There are 8 comments on the Chicago Tribune story from Nov 28, 2007, titled UnitedHealth forces pay-for-performance measures in new contract. In it, Chicago Tribune reports that:

An end to a rift that began almost four years ago between Advocate Health Care and managed-care giant UnitedHealth Group over payment rates will result in new pay-for-performance measures for Advocate doctors ...
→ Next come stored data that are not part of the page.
What follows belongs to an exercise in optimizing a design on an open flow for a short achievable clock period and few clock cycles; a production flow would make more cautious choices.
The RTL was checked by simulation tests, not by an equivalence proof against the original design.
Power is estimated from default activity; no workload was simulated.

==> design/flow/design.v <==
module wblsm_core (
    input  wire        clk,
    input  wire        rst,
    input  wire [31:0] prog_len,
    output wire [31:0] prog_addr,
    input  wire [31:0] prog_data,
    output wire [1:0]  status,
    output wire [2:0]  cause,
    output wire [31:0] result,
    output wire [4:0]  depth
);
    localparam ST_RUN   = 2'd0;
    localparam ST_END   = 2'd1;
    localparam ST_PANIC = 2'd2;
    localparam ST_FAULT = 2'd3;
    localparam C_NONE      = 3'd0;
    localparam C_DIV_ZERO  = 3'd1;
    localparam C_MEM_RANGE = 3'd2;
    localparam C_STACK_OVF = 3'd3;
    localparam C_FRAME_OVF = 3'd4;
    localparam O_LOAD  = 0;
    localparam O_WRITE = 1;
    localparam O_LC0   = 2;
    localparam O_LC1   = 3;
    localparam O_DUP   = 4;
    localparam O_POP   = 5;
    localparam O_JUMP  = 6;
    localparam O_CALL  = 7;
    localparam O_RET   = 8;
    localparam O_PANIC = 9;
    localparam O_ADD   = 10;
    localparam O_SUB   = 11;
    localparam O_MUL   = 12;
    localparam O_DIV   = 13;
    localparam O_MOD   = 14;
    reg [31:0] pa;               
    reg [31:0] pa_o;             
    reg [31:0] da;               
    reg        dv;               
    reg        d_end;            
    reg [31:0] ea;               
    reg        ev;               
    reg        eend;             
    reg [14:0] eop;              
    reg        epre;             
    reg [1:0]  status_q;
    reg [2:0]  cause_q;
    reg [31:0] res_q;
    reg [4:0]  dep_q;
    reg [4:0]  sp;               
    reg [31:0] T;                
    reg [5:0]  Tl;               
    reg [31:0] Tm, Nm;           
    reg [31:0] N;                
    reg [447:0] sh;              
    reg [3:0]  fp;               
    reg [4:0]  fb_top;           
    reg [31:0] fr_top;
    reg [34:0] fa_b;             
    reg [223:0] fa_r;            
    reg [511:0] mem;             
    reg        pend;             
    reg        pfix;             
    reg        nred;             
    reg [31:0] Nc;
    reg        tc;               
    reg [31:0] m_r0, m_r1, m_r2, m_r3, m_r4, m_r5;
    reg        dbusy;
    reg [4:0]  dcnt;
    reg [31:0] dq;               
    reg [31:0] dr;               
    reg [31:0] db1;
    reg [33:0] db3;
    reg        dmod;
    assign prog_addr = pa_o;
    assign status    = status_q;
    assign cause     = cause_q;
    assign result    = res_q;
    assign depth     = dep_q;
    wire run  = (status_q == ST_RUN);
    reg  has1, has2, full;           
    reg  has_frm, ffull;             
    reg  trunc, trunc2;              
    wire [31:0] rd3  = sh[31:0];
    wire [31:0] rd4  = sh[63:32];
    wire        dup_ok  = (T[31:4] == 28'd0) && (T[3:0] != 4'd15);
    wire [479:0] below  = {sh, N};
    wire [31:0] dup_val = dup_ok ? below[32*Tl[3:0] +: 32] : 32'd0;
    wire        load_bad  = (T > 32'd60);
    wire        write_bad = (N > 32'd60);
    wire [543:0] mem_x    = {32'd0, mem};
    wire [31:0] ld_w0     = mem_x[32*Tl[5:2] +: 32];
    wire [31:0] ld_w1     = mem_x[32*Tl[5:2] + 32 +: 32];
    wire [63:0] ld_pair   = {ld_w1, ld_w0} >> {Tl[1:0], 3'b000};
    wire [31:0] load_val  = ld_pair[31:0];
    wire [63:0] st_pair   = {32'd0, T} << {N[1:0], 3'b000};
    wire [7:0]  st_mask   = 8'b0000_1111 << N[1:0];
    wire [31:0] add_val = N + T;
    wire [31:0] sub_val = N - T;
    wire [4:0]  fb_next  = fa_b[4:0];            
    wire [31:0] fr_next  = fa_r[31:0];
    wire [31:0] ea1 = ea + 32'd1;
    function [4:0] lz2f;
        input [31:0] a;
        integer j;
        begin
            lz2f = 5'd16;
            for (j = 0; j < 16; j = j + 1)
                if (a[2*j +: 2] != 2'b00) lz2f = 5'd15 - j[4:0];
        end
    endfunction
    wire [4:0]  d_lz  = lz2f(N);
    wire [31:0] d_nsh = N << {d_lz, 1'b0};
    function [63:0] csa;         
        input [31:0] x, y, z;
        begin
            csa = {((x & y) | (x & z) | (y & z)) << 1, x ^ y ^ z};
        end
    endfunction
    reg [31:0] a0 [0:16];
    reg [31:0] a1 [0:11];
    reg [31:0] a2 [0:7];
    reg [31:0] a3 [0:5];
    reg [2:0]  bd;
    reg [31:0] bm;
    integer i;
    always @* begin
        a0[16] = 32'd0;
        for (i = 0; i < 16; i = i + 1) begin
            bd = {Tm[2*i+1], Tm[2*i], (i == 0) ? 1'b0 : Tm[2*i-1]};
            case (bd)
            3'b001, 3'b010: bm = Nm;
            3'b011:         bm = Nm << 1;
            3'b100:         bm = ~(Nm << 1);
            3'b101, 3'b110: bm = ~Nm;
            3'b111:         bm = 32'hFFFF_FFFF;
            default:        bm = 32'd0;
            endcase
            a0[i] = bm << (2*i);
            a0[16][2*i] = bd[2];
        end
        for (i = 0; i < 5; i = i + 1)
            {a1[2*i+1], a1[2*i]} = csa(a0[3*i], a0[3*i+1], a0[3*i+2]);
        a1[10] = a0[15]; a1[11] = a0[16];
        for (i = 0; i < 4; i = i + 1)
            {a2[2*i+1], a2[2*i]} = csa(a1[3*i], a1[3*i+1], a1[3*i+2]);
        for (i = 0; i < 2; i = i + 1)
            {a3[2*i+1], a3[2*i]} = csa(a2[3*i], a2[3*i+1], a2[3*i+2]);
        a3[4] = a2[6]; a3[5] = a2[7];
    end
    wire [31:0] b0, b1, b2, b3, b4, b5, b6, b7;
    assign {b1, b0} = csa(m_r0, m_r1, m_r2);
    assign {b3, b2} = csa(m_r3, m_r4, m_r5);
    assign {b5, b4} = csa(b0, b1, b2);
    assign {b7, b6} = csa(b4, b5, b3);
    wire [33:0] d_x  = {dr, dq[31:30]};
    wire [34:0] d_m1 = {1'b0, d_x} - {3'b0, db1};
    wire [34:0] d_m2 = {1'b0, d_x} - {2'b0, db1, 1'b0};
    wire [34:0] d_m3 = {1'b0, d_x} - {1'b0, db3};
    reg  [31:0] d_nr;
    reg  [1:0]  d_qd;
    always @* begin
        if (!d_m3[34])      begin d_nr = d_m3[31:0]; d_qd = 2'd3; end
        else if (!d_m2[34]) begin d_nr = d_m2[31:0]; d_qd = 2'd2; end
        else if (!d_m1[34]) begin d_nr = d_m1[31:0]; d_qd = 2'd1; end
        else                begin d_nr = d_x[31:0];  d_qd = 2'd0; end
    end
    wire is_push = eop[O_LC0] | eop[O_LC1];
    wire [31:0] push_c = {31'd0, eop[O_LC1]};
    wire nres    = nred && !(eop[O_ADD] && has2 && tc);
    wire e_run   = !pend && !pfix && !dbusy && !nres;
    wire m_push  = pend && is_push && !full;         
    wire m_fix   = pend && !m_push;                  
    wire d_done  = dbusy && (dcnt == 5'd16);
    wire f_load  = e_run && eop[O_LOAD] && has1;
    wire f_write = e_run && eop[O_WRITE] && has2;
    wire f_push  = (e_run && is_push) || m_push;
    wire f_dup   = e_run && eop[O_DUP] && has1;
    wire f_pop   = e_run && (eop[O_POP] || eop[O_JUMP]) && has1;
    wire f_jump  = e_run && eop[O_JUMP] && has1;
    wire f_call  = e_run && eop[O_CALL] && has1;
    wire f_ret   = e_run && eop[O_RET] && has_frm;
    wire f_add   = e_run && eop[O_ADD] && has2;
    wire f_sub   = e_run && eop[O_SUB] && has2;
    wire f_mul   = e_run && eop[O_MUL] && has2;
    wire f_div   = e_run && (eop[O_DIV] || eop[O_MOD]) && has2;
    wire t_zero  = (T == 32'd0);
    wire [32:0] add3_w   = {N, 1'b1} + {Nc, T[0]};   
    wire [31:0] add3_val = add3_w[32:1];
    wire [31:0] nres_val = N + Nc;
    wire [31:0] pfix_val = dq + dr;
    wire f_add2  = f_add && !nred;
    wire f_add3  = f_add && nred;
    wire x_load  = f_load && load_bad;
    wire x_write = f_write && write_bad;
    wire x_push  = f_push && full;
    wire x_call  = f_call && ffull;
    wire x_div   = f_div && t_zero;
    wire sT_c    = f_push && !full;
    wire sT_ld   = f_load && !load_bad;
    wire sT_r3   = f_write && !write_bad;
    wire sT_N    = f_pop || (f_call && !ffull) || (f_ret && trunc);
    wire sT_div  = d_done;
    wire sT_hold = !(sT_c || sT_ld || sT_r3 || f_dup || sT_N || f_add || f_sub ||
                     pfix || sT_div);
    wire [31:0] T_n = ({32{sT_hold}} & T)       | ({32{sT_c}}   & push_c)  |
                      ({32{sT_ld}}   & load_val) | ({32{sT_r3}}  & rd3)     |
                      ({32{f_dup}}   & dup_val)  | ({32{sT_N}}   & N)       |
                      ({32{f_add2}}  & add_val)  | ({32{f_add3}} & add3_val) |
                      ({32{f_sub}}   & sub_val)  | ({32{pfix}}   & pfix_val) |
                      ({32{sT_div}}  & (dmod ? dr : dq));
    wire sN_r3   = f_pop || f_call || (f_ret && trunc) || f_add || f_sub || f_mul || d_done;
    wire sN_T    = e_run && is_push;
    wire sN_hold = !(m_push || nres || sN_T || f_write || sN_r3);
    wire [31:0] N_n = ({32{sN_hold}} & N)   | ({32{m_push}} & b6) |
                      ({32{nres}}    & nres_val) |
                      ({32{sN_T}}    & T)   | ({32{f_write}} & rd4)    |
                      ({32{sN_r3}}   & rd3);
    wire sh_dn  = f_push;
    wire sh_up2 = f_write;
    wire sh_up1 = sN_r3;
    wire sp_inc = sT_c;
    wire sp_dec2 = sT_r3;
    wire sp_dec = sT_N || f_add || f_sub || f_mul || d_done;
    wire [4:0] sp_n = sp_inc ? sp + 5'd1 : sp_dec ? sp - 5'd1 : sp_dec2 ? sp - 5'd2 : sp;
    wire mem_w    = f_write;
    wire call_w   = f_call && !ffull;
    wire ret_w    = f_ret && !trunc2;        
    wire pend_n   = f_mul;
    wire div_start = f_div && !t_zero;
    wire div_step = dbusy && !d_done;
    wire div_done = d_done;
    wire [1:0] st_n = (e_run && eend) ? ST_END :
                      (x_load || x_write || x_push || x_call || x_div) ? ST_FAULT :
                      (e_run && eop[O_PANIC]) ? ST_PANIC : ST_RUN;
    wire [2:0] ca_n = (x_load || x_write) ? C_MEM_RANGE : x_push ? C_STACK_OVF :
                      x_call ? C_FRAME_OVF : x_div ? C_DIV_ZERO : C_NONE;
    wire xfer   = f_jump || call_w || ret_w;
    wire t_eq   = (T == ea);
    wire r_eq   = (fr_top == ea);
    wire x_eq   = eop[O_RET] ? r_eq : t_eq;         
    wire stall  = ((m_fix || pfix || nres) && ev) || div_step || f_div ||
                  (f_ret && trunc2);
    wire redir  = e_run && !epre && xfer;
    wire x_kill = epre && xfer && x_eq;
    wire [31:0] tgt_j = t_eq ? ea1 : T;
    wire [31:0] tgt_r = r_eq ? ea1 : fr_top;
    wire [31:0] tgt = eop[O_RET] ? tgt_r : tgt_j;
    wire [3:0]  fp_n   = call_w ? fp + 4'd1 : ret_w ? fp - 4'd1 : fp;
    wire        x_ok   = dv && !d_end && e_run && !epre && !eend;
    wire        e_none = (eop == 15'd0);
    wire        jc_add = x_ok && eop[O_ADD] && has2 && !nred;    
    wire        jc_psh = x_ok && is_push && !full;               
    wire        jc_non = x_ok && e_none && has1;                 
    wire        rt_ok  = x_ok && has_frm &&
                         !(eop[O_JUMP] || eop[O_CALL] || eop[O_RET] ||
                           eop[O_DIV] || eop[O_MOD]);
    wire [31:0] fr_top_n = call_w ? ea1 : ret_w ? fr_next : fr_top;
    wire [4:0]  fb_top_n = call_w ? sp - 5'd1 : ret_w ? fb_next : fb_top;
    function [4:0] spf;          
        input [5:0] v;           
        input [5:0] b;           
        begin
            spf = {v != 6'd0, v >= 6'd2, v == 6'd16, v > b, v > b + 6'd1};
        end
    endfunction
    wire [5:0] spx = {1'b0, sp};
    wire [5:0] fbx = {1'b0, fb_top};
    wire [5:0] fnx = {1'b0, fb_next};
    wire [4:0] sp_flags = call_w  ? spf(spx - 6'd1, spx - 6'd1) :
                          ret_w   ? (trunc ? spf(spx - 6'd1, fnx) : spf(spx, fnx)) :
                          sp_inc  ? spf(spx + 6'd1, fbx) :
                          sp_dec  ? spf(spx - 6'd1, fbx) :
                          sp_dec2 ? spf(spx - 6'd2, fbx) : spf(spx, fbx);
    wire [31:0] pa_base = redir ? tgt : stall ? ea1 : pa + 32'd1;
    wire [31:0] pa_add  = Nm + Tm;   
    wire        ld_go  = !redir && !stall && dv && !d_end;
    wire        hold   = stall && !redir;
    wire [31:0] pa_nx;
    wire [14:0] eop_nx;
    wire        d_xfer;
    wblsm_fetch_sel u_fsel (
        .prog_data(prog_data), .jc_add(jc_add), .jc_psh(jc_psh), .jc_non(jc_non),
        .rt_ok(rt_ok), .add_val(pa_add), .push_c(push_c), .T(Tm),
        .rt_tgt(fr_top), .pa_base(pa_base),
        .ld_go(ld_go), .hold(hold), .eop(eop),
        .pa_nx(pa_nx), .eop_nx(eop_nx), .d_xfer(d_xfer));
    always @(posedge clk)
        if (rst) pa_o <= 32'd0;
        else     pa_o <= pa_nx;
    always @(posedge clk) begin
        res_q <= run ? T_n : T;
        dep_q <= run ? sp_n : sp;
    end
    wire end_now = (st_n == ST_RUN) && !stall && !redir && !pend_n && !m_fix &&
                   dv && d_end;
    wire [1:0] status_n = end_now ? ST_END : st_n;
    integer k;
    always @(posedge clk) begin
        d_end  <= (pa >= prog_len);      
        m_r0 <= a3[0]; m_r1 <= a3[1]; m_r2 <= a3[2];
        m_r3 <= a3[3]; m_r4 <= a3[4]; m_r5 <= a3[5];
        if (rst) begin
            Tl <= 6'h3F;
            Tm <= 32'hFFFF_FFFF;
            Nm <= 32'hFFFF_FFFF;
        end else begin
            Tl <= T_n[5:0];
            if (run) begin
                Tm <= T_n;
                Nm <= N_n;
            end
        end
        if (rst) begin
            pa       <= 32'd0;
            da       <= 32'd0;
            dv       <= 1'b0;
            ev       <= 1'b0;
            eend     <= 1'b0;
            eop      <= 15'd0;
            epre     <= 1'b0;
            ea       <= 32'd0;
            status_q <= ST_RUN;
            cause_q  <= C_NONE;
            sp       <= 5'd0;
            T        <= 32'd0;
            N        <= 32'd0;
            fp       <= 4'd0;
            mem      <= 512'd0;
            sh       <= 448'd0;
            pend     <= 1'b0;
            pfix     <= 1'b0;
            has1     <= 1'b0;
            has2     <= 1'b0;
            full     <= 1'b0;
            has_frm  <= 1'b0;
            ffull    <= 1'b0;
            trunc    <= 1'b0;
            trunc2   <= 1'b0;
            nred     <= 1'b0;
            tc       <= 1'b0;
            Nc       <= 32'd0;
            dq       <= 32'd0;       
            dr       <= 32'd0;       
            db1      <= 32'd0;
            db3      <= 34'd0;
            ea       <= 32'd0;
            fb_top   <= 5'd0;
            fr_top   <= 32'd0;
            dbusy    <= 1'b0;
            dcnt     <= 5'd0;
        end else if (run) begin
            status_q <= status_n;
            cause_q  <= ca_n;
            sp   <= sp_n;
            T    <= T_n;
            N    <= N_n;
            pend <= pend_n;
            {has1, has2, full, trunc, trunc2} <= sp_flags;
            has_frm <= (fp_n != 4'd0);
            ffull   <= (fp_n == 4'd8);
            pfix <= m_fix;
            tc   <= m_push || (tc && sT_hold);
            if (m_push) begin
                Nc   <= b7;
                nred <= 1'b1;
            end else if (nres || f_add3) begin
                nred <= 1'b0;
            end
            if (sh_dn)       sh <= {sh[415:0], N};
            else if (sh_up1) sh <= {32'd0, sh[447:32]};
            else if (sh_up2) sh <= {64'd0, sh[447:64]};
            if (call_w) begin
                fp     <= fp + 4'd1;
                fb_top <= sp - 5'd1;
                fr_top <= ea1;
                fa_b <= {fa_b[29:0], fb_top};
                fa_r <= {fa_r[191:0], fr_top};
            end
            if (ret_w) begin
                fp     <= fp - 4'd1;
                fb_top <= fb_next;
                fr_top <= fr_next;
                fa_b   <= {5'd0, fa_b[34:5]};
                fa_r   <= {32'd0, fa_r[223:32]};
            end
            if (mem_w)
                for (k = 0; k < 64; k = k + 1) begin
                    if (k[5:2] == N[5:2] && st_mask[k[1:0]])
                        mem[8*k +: 8] <= st_pair[8*k[1:0] +: 8];
                    if (k[5:2] == N[5:2] + 4'd1 && k[5:2] != 4'd0 && st_mask[4 + k[1:0]])
                        mem[8*k +: 8] <= st_pair[32 + 8*k[1:0] +: 8];
                end
            if (div_start) begin
                dbusy <= 1'b1;
                dcnt  <= d_lz;
                dq    <= d_nsh;
                dr    <= 32'd0;
                db1   <= T;
                db3   <= {2'b0, T} + {1'b0, T, 1'b0};
                dmod  <= eop[O_MOD];
            end else if (m_fix) begin
                dq   <= b6;
                dr   <= b7;
            end else if (div_step) begin
                dr   <= d_nr;
                dq   <= {dq[29:0], d_qd};
                dcnt <= dcnt + 5'd1;
            end else if (div_done) begin
                dbusy <= 1'b0;
            end
            da <= pa;
            pa   <= pa_nx;
            dv   <= !redir && !stall && !d_xfer && !x_kill;
            epre <= d_xfer;
            eop  <= eop_nx;
            if (redir) begin
                ev   <= 1'b0;
                eend <= 1'b0;
            end else if (!stall) begin
                ev   <= dv;
                eend <= dv & d_end;
                ea   <= da;
            end
        end
    end
endmodule
module wblsm_fetch_sel (
    input  wire [31:0] prog_data,
    input  wire        jc_add,       
    input  wire        jc_psh,       
    input  wire        jc_non,
    input  wire        rt_ok,        
    input  wire [31:0] add_val,
    input  wire [31:0] push_c,
    input  wire [31:0] T,
    input  wire [31:0] rt_tgt,
    input  wire [31:0] pa_base,      
    input  wire        ld_go,        
    input  wire        hold,         
    input  wire [14:0] eop,
    output wire [31:0] pa_nx,
    output wire [14:0] eop_nx,
    output wire        d_xfer
);
    wire        d_hi0 = (prog_data[31:5] == 27'd0);
    wire [14:0] d_op  = d_hi0 ? (15'd1 << prog_data[4:0]) : 15'd0;
    wire        d_jc  = d_hi0 && (prog_data[4:1] == 4'b0011);             
    wire        d_jca = d_jc && jc_add;
    wire        d_jcp = d_jc && jc_psh;
    wire        d_jcn = d_jc && jc_non;
    wire        d_jcx = d_jca || d_jcp || d_jcn;
    wire        d_rtx = d_hi0 && (prog_data[4:0] == 5'd8) && rt_ok;       
    assign d_xfer = d_jcx || d_rtx;
    assign pa_nx  = ({32{d_jca}} & add_val) | ({32{d_jcp}} & push_c) |
                    ({32{d_jcn}} & T) | ({32{d_rtx}} & rt_tgt) |
                    ({32{!d_xfer}} & pa_base);
    assign eop_nx = (d_op & {15{ld_go}}) | (eop & {15{hold}});
endmodule
==> design/flow/flow/run.sh <==
#!/bin/bash
# Standard synthesis, then the standard layout with timing repair aimed
# below the design's period (a larger setup margin).
set -euo pipefail
bash standard.sh synth > synth.log 2>&1
bash standard.sh SETUP_SLACK_MARGIN=8.5 finish > layout.log 2>&1
==> design/flow/standard.sh <==
#!/bin/bash
# synth_recipe.tcl (not shown) runs the flow's synth.tcl, then flattens the netlist and writes it again
# the make line also repeats each setting of config.mk as NAME=value (left out here)
make -C /OpenROAD-flow-scripts/flow DESIGN_CONFIG=/design/flow/config.mk WORK_HOME=/design/flow/orfs CLKGATE_MAP_FILE= SYNTH_SCRIPT=/design/flow/synth_recipe.tcl "${@:-finish}"
==> design/flow/config.mk <==
export PLATFORM = sky130hd
export DESIGN_NAME = wblsm_core
export DESIGN_NICKNAME = wblsm_core
export VERILOG_FILES = /design/flow/design.v
export SDC_FILE = /design/flow/constraint.sdc
export NUM_CORES = 8
export LEC_CHECK = 0
export ABC_CLOCK_PERIOD_IN_PS = 3000
export CAP_MARGIN = 20
export CORE_MARGIN = 2
export CORE_UTILIZATION = 52
export CTS_CLUSTER_DIAMETER = 200
export CTS_CLUSTER_SIZE = 16
export PLACE_DENSITY = 0.72
export SLEW_MARGIN = 20
export SYNTH_HIERARCHICAL = 1
==> design/flow/constraint.sdc <==
create_clock -name core_clock -period 12.0 [get_ports {clk}]
set_input_delay 2.4000 -clock core_clock [delete_from_list [all_inputs] [get_ports {clk}]]
set_output_delay 2.4000 -clock core_clock [all_outputs]
set_load 0.01 [all_outputs]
Join the discussion below, or Read more at Chicago Tribune.


Elk Grove Village, IL

#1 Nov 28, 2007
in other words.....your doc will get paid more $$$ if he keeps costs down on treating you - i.e., not spend more on your care than the ins co. wants him or her to.

Las Vegas, NV

#2 Nov 28, 2007
So what I do as a physician is get rid of all my noncompliant patients who don't take their medications and keep only the best and healthy ones so that I can meet their pay for performance standard. Will United Healthcare allow this or will they put the blame on the physician for the patient not taking their asthma or diabetes medications.

Rowlett, TX

#4 Nov 29, 2007
This is exactly why doctors have been fighting this trend. First the insurance companies tried to assure "everyone" that they wouldn't use cost as a measure of quality. Now, as predicted, that's exactly what they are doing. It is bad medicine to equate saving money with quality care. And yes, the physician always gets blamed. The insurance behemoth can do anything it wants.

Menomonee Falls, WI

#5 Nov 30, 2007
sounds good until someone doesn't get referred to the ER because the Doc wants a bonus--way to set up ethical conflict instead of paying for treatment!
Az Ins dude

Scottsdale, AZ

#6 Nov 30, 2007
UHC ROCKS! Finally an insurer carrier that puts providers in their place! I'm tired of dr.'s not taking the time to do what they went to school for 8+ years. TO TREAT PATIENTS! You see Dr.'s not taking the time to "explain" & "properly" diagnois you because they are to busy running their practice's like a fast food joint. In & out!
This will force providers to take the time to treat you & so providers will finally earn their overpriced high dollar fees! By the way, mitch, UHC plans are all open access, you don't need any referals! You can self refer to any specialist & self refer to any ER!! thx

Hartford, CT

#7 Dec 1, 2007
Ancient Chinese used to withold $$$ from doctors till they were cured.
Akron Oh

Cuyahoga Falls, OH

#8 Dec 3, 2007
Pay for performance can be a good thing. I hope the insurance companies will share this information with their members. Yes, good doctors should make more money. What is wrong with that? If a doctor has good outcomes after surgery and the patient gets better, why not give him more money. If the doctor has lots of patients getting flu shots, mammograms and pediatric immunizations, he should get more money. There are lots of areas that can be included in this study that don't involve reducing needed healthcare.
Health Care Diva

Searcy, AR

#9 Dec 5, 2007
Just like anything else with the health care system, there are conflicting interests. With conflicting interests and competing agendas, there are opportunities for abuse and bullying. The one thing that I do not like is that it has been said that certain Insurance Companies are notorious for denying claims and not paying their providers the way they should. These insurance companies may abuse P4P reimbursement. Still, transparency is a very good thing in health care in the age of consumerism. Yet, even in a transparent system, things go on behind the scenes that are not so exceptional. What needs to be remembered with the whole argument of compliant and non-compliant patients and sickly groups and well groups is that the measure should reflect the care rendered accross the entire spectrum of patients. This should show overall whether a doctor or provider is high quality or not. Individuals and their behaviors should make little impact on the larger care population. If you are in a situation where you are dealing with regional variations, this can be botched, however. Basically, there are pros and cons. What we need to remember is that sometimes what looks so great on paper does not work out so great in reality. The big question will be, Does the patient come first? as a result of P4P reimbursement?